The 1987 Constitution explicitly espouses the view that the use of property bears a social function and that all economic agents shall contribute to the common good.[1] The High Court already recognized this in Social Justice Society (SJS), et al. v. Hon. Atienza, Jr.:[2]
Property has not only an individual function, insofar as it has to provide for the needs of the owner, but also a social function insofar as it has to provide for the needs of the other members of society. The principle is this:
Police power proceeds from the principle that every holder of property, however absolute and unqualified may be his title, holds it under the implied liability that his use of it shall not be injurious to the equal enjoyment of others having an equal right to the enjoyment of their property, nor injurious to the right of the community. Rights of property, like all other social and conventional rights, are subject to reasonable limitations in their enjoyment as shall prevent them from being injurious, and to such reasonable restraints and regulations established by law as the legislature, under the governing and controlling power vested in them by the constitution, may think necessary and expedient.[3]

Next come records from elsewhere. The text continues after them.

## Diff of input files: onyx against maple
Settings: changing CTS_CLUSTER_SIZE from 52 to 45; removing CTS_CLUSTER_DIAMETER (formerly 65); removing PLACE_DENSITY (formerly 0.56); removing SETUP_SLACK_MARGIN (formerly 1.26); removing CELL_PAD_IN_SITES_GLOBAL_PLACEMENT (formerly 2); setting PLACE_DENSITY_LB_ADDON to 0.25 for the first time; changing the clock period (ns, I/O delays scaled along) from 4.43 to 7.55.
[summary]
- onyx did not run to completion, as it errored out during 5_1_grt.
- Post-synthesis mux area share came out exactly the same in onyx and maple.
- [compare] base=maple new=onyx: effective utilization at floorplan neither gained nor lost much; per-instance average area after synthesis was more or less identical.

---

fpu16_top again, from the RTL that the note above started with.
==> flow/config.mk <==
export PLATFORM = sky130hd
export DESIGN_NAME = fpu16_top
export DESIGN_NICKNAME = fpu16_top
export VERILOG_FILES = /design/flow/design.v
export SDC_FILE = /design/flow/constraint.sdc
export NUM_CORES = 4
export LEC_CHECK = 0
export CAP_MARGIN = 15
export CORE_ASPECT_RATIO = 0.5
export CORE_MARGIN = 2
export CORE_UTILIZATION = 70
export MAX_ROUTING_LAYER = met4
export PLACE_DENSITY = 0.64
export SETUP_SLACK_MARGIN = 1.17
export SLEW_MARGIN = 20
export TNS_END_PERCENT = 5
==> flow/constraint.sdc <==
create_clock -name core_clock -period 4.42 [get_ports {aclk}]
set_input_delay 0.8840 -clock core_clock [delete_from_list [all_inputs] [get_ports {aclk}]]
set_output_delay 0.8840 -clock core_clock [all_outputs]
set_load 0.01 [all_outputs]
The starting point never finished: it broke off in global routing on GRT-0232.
### flow/config.mk
export PLATFORM = sky130hd
export DESIGN_NAME = MAC
export DESIGN_NICKNAME = MAC
export VERILOG_FILES = /design/flow/design.v
export SDC_FILE = /design/flow/constraint.sdc
export NUM_CORES = 4
export LEC_CHECK = 0
export ABC_AREA = 1
export CAP_MARGIN = 20
export CORE_ASPECT_RATIO = 0.5
export CORE_MARGIN = 2
export CORE_UTILIZATION = 72
export CTS_CLUSTER_DIAMETER = 382
export CTS_CLUSTER_SIZE = 95
export PLACE_DENSITY = 0.76
export SETUP_SLACK_MARGIN = 1.29
export SLEW_MARGIN = 35
export TNS_END_PERCENT = 10
### flow/design.v
module MAC(
	clk,
	rst_n,
	in_valid,
	in_mode,
	in_act,
	in_wgt,
	out_act_idx,
	out_wgt_idx,
	out_idx,
    out_valid,
	out_data,
	out_finish
);
input clk, rst_n, in_valid, in_mode;
input [0:7][3:0] in_act;
input [0:8][3:0] in_wgt;
output logic [3:0] out_act_idx, out_wgt_idx, out_idx;
output logic out_valid, out_finish;
output logic [0:7][11:0] out_data;
logic cs, ns;
logic mode;
logic [3:0] cnt_reg, cnt, cnt_nxt;
logic [0:7][0:7][3:0] in;  
logic [0:9][0:9][3:0] act;  
logic [0:8][3:0] wgt;
logic [0:7][0:8][3:0] a;
logic [0:8][3:0] w;
logic [0:7][11:0] d;
logic [0:7][11:0] data;
logic [2:0] out_cnt;  
logic out_valid_nxt;
always @(*) begin
	case (cs)
	0: ns = (in_valid)? 1 : cs;
	1: ns = (out_finish)? 0 : cs;
	endcase
end
always @(posedge clk or negedge rst_n) begin
	if (~rst_n) begin
		cs <= 0;
	end else begin
		cs <= ns;
	end
end
always @(posedge clk or negedge rst_n) begin
	if (~rst_n) begin
		mode <= 0;
	end else if (in_valid) begin  
		mode <= in_mode;
	end	else begin  
		mode <= mode;
	end
end
assign out_act_idx = cnt;
assign out_wgt_idx = cnt + 1;
always @(*) begin
	if (in_valid) begin
		cnt_nxt = 0;
	end else if (cnt == 15) begin 
		cnt_nxt = 0;
	end else begin
		cnt_nxt = cnt + 1;
	end
end
always @(posedge clk or negedge rst_n) begin
	if (!rst_n) begin
		cnt <= 0;
		cnt_reg <= 0;
	end
	else begin
		cnt <= cnt_nxt;
		cnt_reg <= cnt;
	end
end
genvar i;
genvar j;
generate
	for (i = 0; i < 8; i = i + 1) begin  
		for (j = 0; j < 8; j = j + 1) begin  
			always @(posedge clk or negedge rst_n) begin
				if (~rst_n) begin
					in[i][j] <= 0;
				end else if (i == out_act_idx) begin  
					in[i][j] <= in_act[j];
				end else begin
					in[i][j] <= in[i][j];  
				end
			end
		end
	end
endgenerate
generate
	for(i = 0;i<10; i = i+1)begin
		assign act[0][i] = 0;
		assign act[9][i] = 0;
		assign act[i][0] = 0;
		assign act[i][9] = 0;
	end
	for (i = 1; i < 9; i = i + 1) begin
		for (j = 1; j < 9; j = j + 1) begin
			assign act[i][j] = in[i-1][j-1]; 
		end
	end
endgenerate
generate
	for (i = 0; i < 9; i = i + 1) begin  
		always @(posedge clk or negedge rst_n) begin  
			if (~rst_n) begin
				wgt[i] <= 0;
			end else begin
				wgt[i] <= in_wgt[i];
			end
		end
	end
endgenerate
always @(*) begin
	if (mode) begin  
		case (cnt - 2)  
		0:begin  
			for (integer n = 0; n < 8; n = n + 1) begin
				a[n][0] = act[0][n];
				a[n][1] = act[0][n + 1];
				a[n][2] = act[0][n + 2];
				a[n][3] = act[1][n];
				a[n][4] = act[1][n + 1];
				a[n][5] = act[1][n + 2];
				a[n][6] = act[2][n];
				a[n][7] = act[2][n + 1];
				a[n][8] = act[2][n + 2];
			end
		end
		1:begin  
			for (integer n = 0; n < 8; n = n + 1) begin
				a[n][0] = act[1][n];
				a[n][1] = act[1][n + 1];
				a[n][2] = act[1][n + 2];
				a[n][3] = act[2][n];
				a[n][4] = act[2][n + 1];
				a[n][5] = act[2][n + 2];
				a[n][6] = act[3][n];
				a[n][7] = act[3][n + 1];
				a[n][8] = act[3][n + 2];
			end
		end
		2:begin  
			for (integer n = 0; n < 8; n = n + 1) begin
				a[n][0] = act[2][n];
				a[n][1] = act[2][n + 1];
				a[n][2] = act[2][n + 2];
				a[n][3] = act[3][n];
				a[n][4] = act[3][n + 1];
				a[n][5] = act[3][n + 2];
				a[n][6] = act[4][n];
				a[n][7] = act[4][n + 1];
				a[n][8] = act[4][n + 2];
			end
		end
		3:begin  
			for (integer n = 0; n < 8; n = n + 1) begin
				a[n][0] = act[3][n];
				a[n][1] = act[3][n + 1];
				a[n][2] = act[3][n + 2];
				a[n][3] = act[4][n];
				a[n][4] = act[4][n + 1];
				a[n][5] = act[4][n + 2];
				a[n][6] = act[5][n];
				a[n][7] = act[5][n + 1];
				a[n][8] = act[5][n + 2];
			end
		end
		4:begin  
			for (integer n = 0; n < 8; n = n + 1) begin
				a[n][0] = act[4][n];
				a[n][1] = act[4][n + 1];
				a[n][2] = act[4][n + 2];
				a[n][3] = act[5][n];
				a[n][4] = act[5][n + 1];
				a[n][5] = act[5][n + 2];
				a[n][6] = act[6][n];
				a[n][7] = act[6][n + 1];
				a[n][8] = act[6][n + 2];
			end
		end
		5:begin  
			for (integer n = 0; n < 8; n = n + 1) begin
				a[n][0] = act[5][n];
				a[n][1] = act[5][n + 1];
				a[n][2] = act[5][n + 2];
				a[n][3] = act[6][n];
				a[n][4] = act[6][n + 1];
				a[n][5] = act[6][n + 2];
				a[n][6] = act[7][n];
				a[n][7] = act[7][n + 1];
				a[n][8] = act[7][n + 2];
			end
		end
		6:begin  
			for (integer n = 0; n < 8; n = n + 1) begin
				a[n][0] = act[6][n];
				a[n][1] = act[6][n + 1];
				a[n][2] = act[6][n + 2];
				a[n][3] = act[7][n];
				a[n][4] = act[7][n + 1];
				a[n][5] = act[7][n + 2];
				a[n][6] = act[8][n];
				a[n][7] = act[8][n + 1];
				a[n][8] = act[8][n + 2];
			end
		end
		7:begin  
			for (integer n = 0; n < 8; n = n + 1) begin
				a[n][0] = act[7][n];
				a[n][1] = act[7][n + 1];
				a[n][2] = act[7][n + 2];
				a[n][3] = act[8][n];
				a[n][4] = act[8][n + 1];
				a[n][5] = act[8][n + 2];
				a[n][6] = act[9][n];
				a[n][7] = act[9][n + 1];
				a[n][8] = act[9][n + 2];
			end
		end
		default:begin  
			for (integer n = 0; n < 8; n = n + 1) begin
				for (integer m = 0; m < 9; m = m + 1) begin
					a[n][m] = 0;
				end
			end
		end
		endcase
	end else begin  
		for (integer n = 0; n < 8; n = n + 1) begin
			for (integer m = 0; m < 9; m = m + 1) begin
				a[n][m] = act [n + 1][m + 1];
			end
		end
	end
end
generate
	for (i = 0; i < 9; i = i + 1) begin
		always @(*) begin
			w[i] = wgt[i];  
			if (~mode) begin  
				if (i == 8) begin
					w[i] = 0;
				end
			end
		end
	end
endgenerate
genvar n;
generate
	for (n = 0; n < 8; n = n + 1) begin  
		always @(*) begin
			data[n] =  a[n][0]*w[0] + a[n][1]*w[1] + a[n][2]*w[2] + a[n][3]*w[3] + a[n][4]*w[4] + a[n][5]*w[5] + a[n][6]*w[6] + a[n][7]*w[7] + a[n][8]*w[8];
		end
	end
endgenerate
generate
	for (i = 0; i < 8; i = i + 1) begin
		always @(posedge clk or negedge rst_n) begin
			if (~rst_n) begin  
				out_data[i] <= 0;
			end else begin  
				out_data[i] <= data[i];
			end
		end
	end
endgenerate
assign out_cnt = (mode)? (cnt - 2) : (cnt - 8);  
always @(*) begin
	out_valid_nxt = 0;
	if (in_valid) begin
		out_valid_nxt = 0;
	end else if (mode && cs) begin  
		out_valid_nxt = ((cnt >= 2) && (cnt <= 9));
	end else if (~mode && cs) begin  
		out_valid_nxt = ((cnt >= 8) && (cnt <= 15));
	end
end
always @(posedge clk or negedge rst_n) begin
	if (~rst_n) begin  
		out_valid <= 0;
	end else begin 
		out_valid <= out_valid_nxt;
	end 
end
always @(posedge clk or negedge rst_n) begin
	if (~rst_n) begin
		out_idx[2:0] <= 0;
	end else begin
		out_idx[2:0] <= out_cnt;  
	end
end
always @(posedge clk or negedge rst_n) begin
	if (~rst_n) begin
		out_idx[3] <= 0;
	end else begin
		out_idx[3] <= ~mode;  
	end
end
always @(posedge clk or negedge rst_n) begin
	if (~rst_n) begin
		out_finish <= 0;
	end else begin
		out_finish <= out_valid && (out_cnt == 7);  
	end
end
endmodule
### flow/constraint.sdc
create_clock -name core_clock -period 4.4 [get_ports {clk}]
set_input_delay 0.8800 -clock core_clock [delete_from_list [all_inputs] [get_ports {clk}]]
set_output_delay 0.8800 -clock core_clock [all_outputs]
set_load 0.01 [all_outputs]
### flow/run.sh
#!/bin/bash
# the make line also repeats each setting of config.mk as NAME=value (left out here)
make -C /OpenROAD-flow-scripts/flow DESIGN_CONFIG=/design/flow/config.mk WORK_HOME=/design/flow/orfs CLKGATE_MAP_FILE= finish
==> out/qor.yml, run 1 <==
ys_sh_mux_pct: 0
yosysUniqueCellTypes: 37
avgSynthCellArea_um2: 8.09
numCtsBuffers: 8
core-area_um2: 84100
io_pins: 182
die_width_um: 417
area_leaders: "fa_1, dfrtp_1, ha_1"
chipArea_um2: 87600
fp_util_pct: 72.9
aoi_share_pct: 2.78
numSynthFlops: 400
netlist_area_um2: 61300
clockBufferDepth: 3
dieHeight_um: 210
yosys.area.top_type: "fa_1"
stop_stage: "5_1_grt"
synth-edff-count: 0
status: "aborted with a tool error"
fa_ha_area_share_pct: 44.8
cts_root_buf: "clkbuf_16"
overflow: 149
syn_nets: 9236
row_count: 75
placed_area_um2: 75500
yosysTopAreaCellShare_pct: 32.6
yosys-stat-area_um2: 61300
logic_family: "adder cells"
synthArstFlopShare_pct: 100
numClockSinks: 400
finalWeightedCongestion: 1.38
htreeDepth: 1
hpwl_mm: 251
synth_seq_share_pct: 16.3
ys_cells: 7571
ys_warn_count: 1
numPortBuffers: 181
synth-simple-area-share_pct: 24.2
dp.cells: 9905
ys_top_cells_by_count: "inv_1, nor2_1, nand2_1"
most_common_cell: "inv_1"
ys_sh_xor_pct: 0.629
synth_cells: 7571
grt_usage_pct: 79.9
stop_error: "[ERROR GRT-0116] Global routing finished with congestion. Check the congestion regions in the DRC Viewer."
ff_type: "dfrtp_1"
-- layer usage --
metal | track usage, % | overflow
met1 | 80.3 | 4
met2 | 92.6 | 77
met3 | 71.6 | 5
met4 | 72.5 | 61
met5 | 49.6 | 2
-- what timing repair did --
action | in CTS
pin swaps | 78
setup endpoints to repair | 98
setup buffers | 17
hold buffers | 1
gates resized | 238
endpoints found under the hold margin | 15
gates cloned | 5
-- per-stage QoR --
| step | setup WS (ps) | hold WS (ps) | utilization, % |
|---|---|---|---|
| floorplan | -2690 | 475 | - |
| global placement | -3220 | 470 | 89.8 |
| detailed placement | -3450 | 508 | 89.8 |
| CTS | -3240 | 503 | 91.6 |
==> run 2, diff against run 1 <==
- ABC_AREA: 1 -> not set
- CAP_MARGIN: 20 -> 30
- CELL_PAD_IN_SITES_GLOBAL_PLACEMENT: not set -> 0
- CORE_ASPECT_RATIO: 0.5 -> 0.73
- CORE_UTILIZATION: 72 -> 20
- CTS_CLUSTER_DIAMETER: 382 -> 324
- CTS_CLUSTER_SIZE: 95 -> 11
- GPL_ROUTABILITY_DRIVEN: not set -> 0
- GPL_TIMING_DRIVEN: not set -> 1
- PLACE_DENSITY: 0.76 -> not set
- PLACE_DENSITY_LB_ADDON: not set -> 0.1
- SETUP_SLACK_MARGIN: 1.29 -> 2.13
- TNS_END_PERCENT: 10 -> 70
- clock period: 4.4 -> 14.8 ns (I/O delays scaled with it)
==> run 2 against run 1 <==
- the run now finishes clean
- synthesized area grew 1.2%
- synthesized cell count shrank 15%
- die size grew to 3.6 times the previous value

Police power, which flows from the recognition that salus populi est suprema lex (the welfare of the people is the supreme law), is the plenary power vested in the legislature to make statutes and ordinances to promote the health, morals, peace, education, good order or safety and general welfare of the people.[4] Property rights of individuals may be subjected to restraints and burdens in order to fulfill the objectives of the government in the exercise of police power.[5] In this jurisdiction, it is well-entrenched that taxation may be made the implement of the state’s police power.[6]

[1] 1987 CONSTITUTION, Art. XII, Sec. 6.

[2] 568 Phil. 658 (2008).

[3] Social Justice Society (SJS), et al. v. Hon. Atienza, Jr., supra note 53, at 707.

[4] Id. at 700-701.

[5] Id. at 703.

[6] See Rep. of the Phils. v. Judge Caguioa, 562 Phil. 187 (2007) (withdrawal of the tax exemption on cigars and cigarettes, distilled spirits, fermented liquors and wines brought directly into the freeports under R.A. No. 9334); Southern Cross Cement Corporation v. Philippine Cement Manufacturers Corporation, 503 Phil. 485 (2005) (imposition of general safeguard measures); Republic of the Philippines v. COCOFED et al., 423 Phil. 735 (2001) (on the Coconut Consumer Stabilization Fund or coconut levy funds under P.D. No. 276); Caltex Philippines, Inc. v. Commission on Audit, G.R. No. 92585, May 8, 1992, 208 SCRA 726 (on the Oil Price Stabilization Fund under P.D. No. 1956, as amended); Gaston v. Republic Planters Bank, 242 Phil. 377 (1988) (stabilization fees to accrue to a Development and Stabilization Fund under P.D. No. 388); Philippine Airlines, Inc. v. Commissioner Edu, 247 Phil. 283 (1988) (motor vehicle registration fees under R.A. No. 4136); Tio v. Videogram Regulatory Board, 235 Phil. 198 (1987) (tax on sale, lease or disposition of videograms under P.D. No. 1987); Republic of the Philippines v. Bacolod-Murcia Milling Co., 124 Phil. 27 (1966) (special assessment for the Sugar Research and Stabilization Fund under R.A. No. 632); and Lutz v. Araneta, 98 Phil. 148 (1955) (levy on owners or persons in control of lands devoted to the cultivation of sugar cane and ceded to others for a consideration in favor of the Sugar Adjustment and Stabilization Fund under Commonwealth Act 567).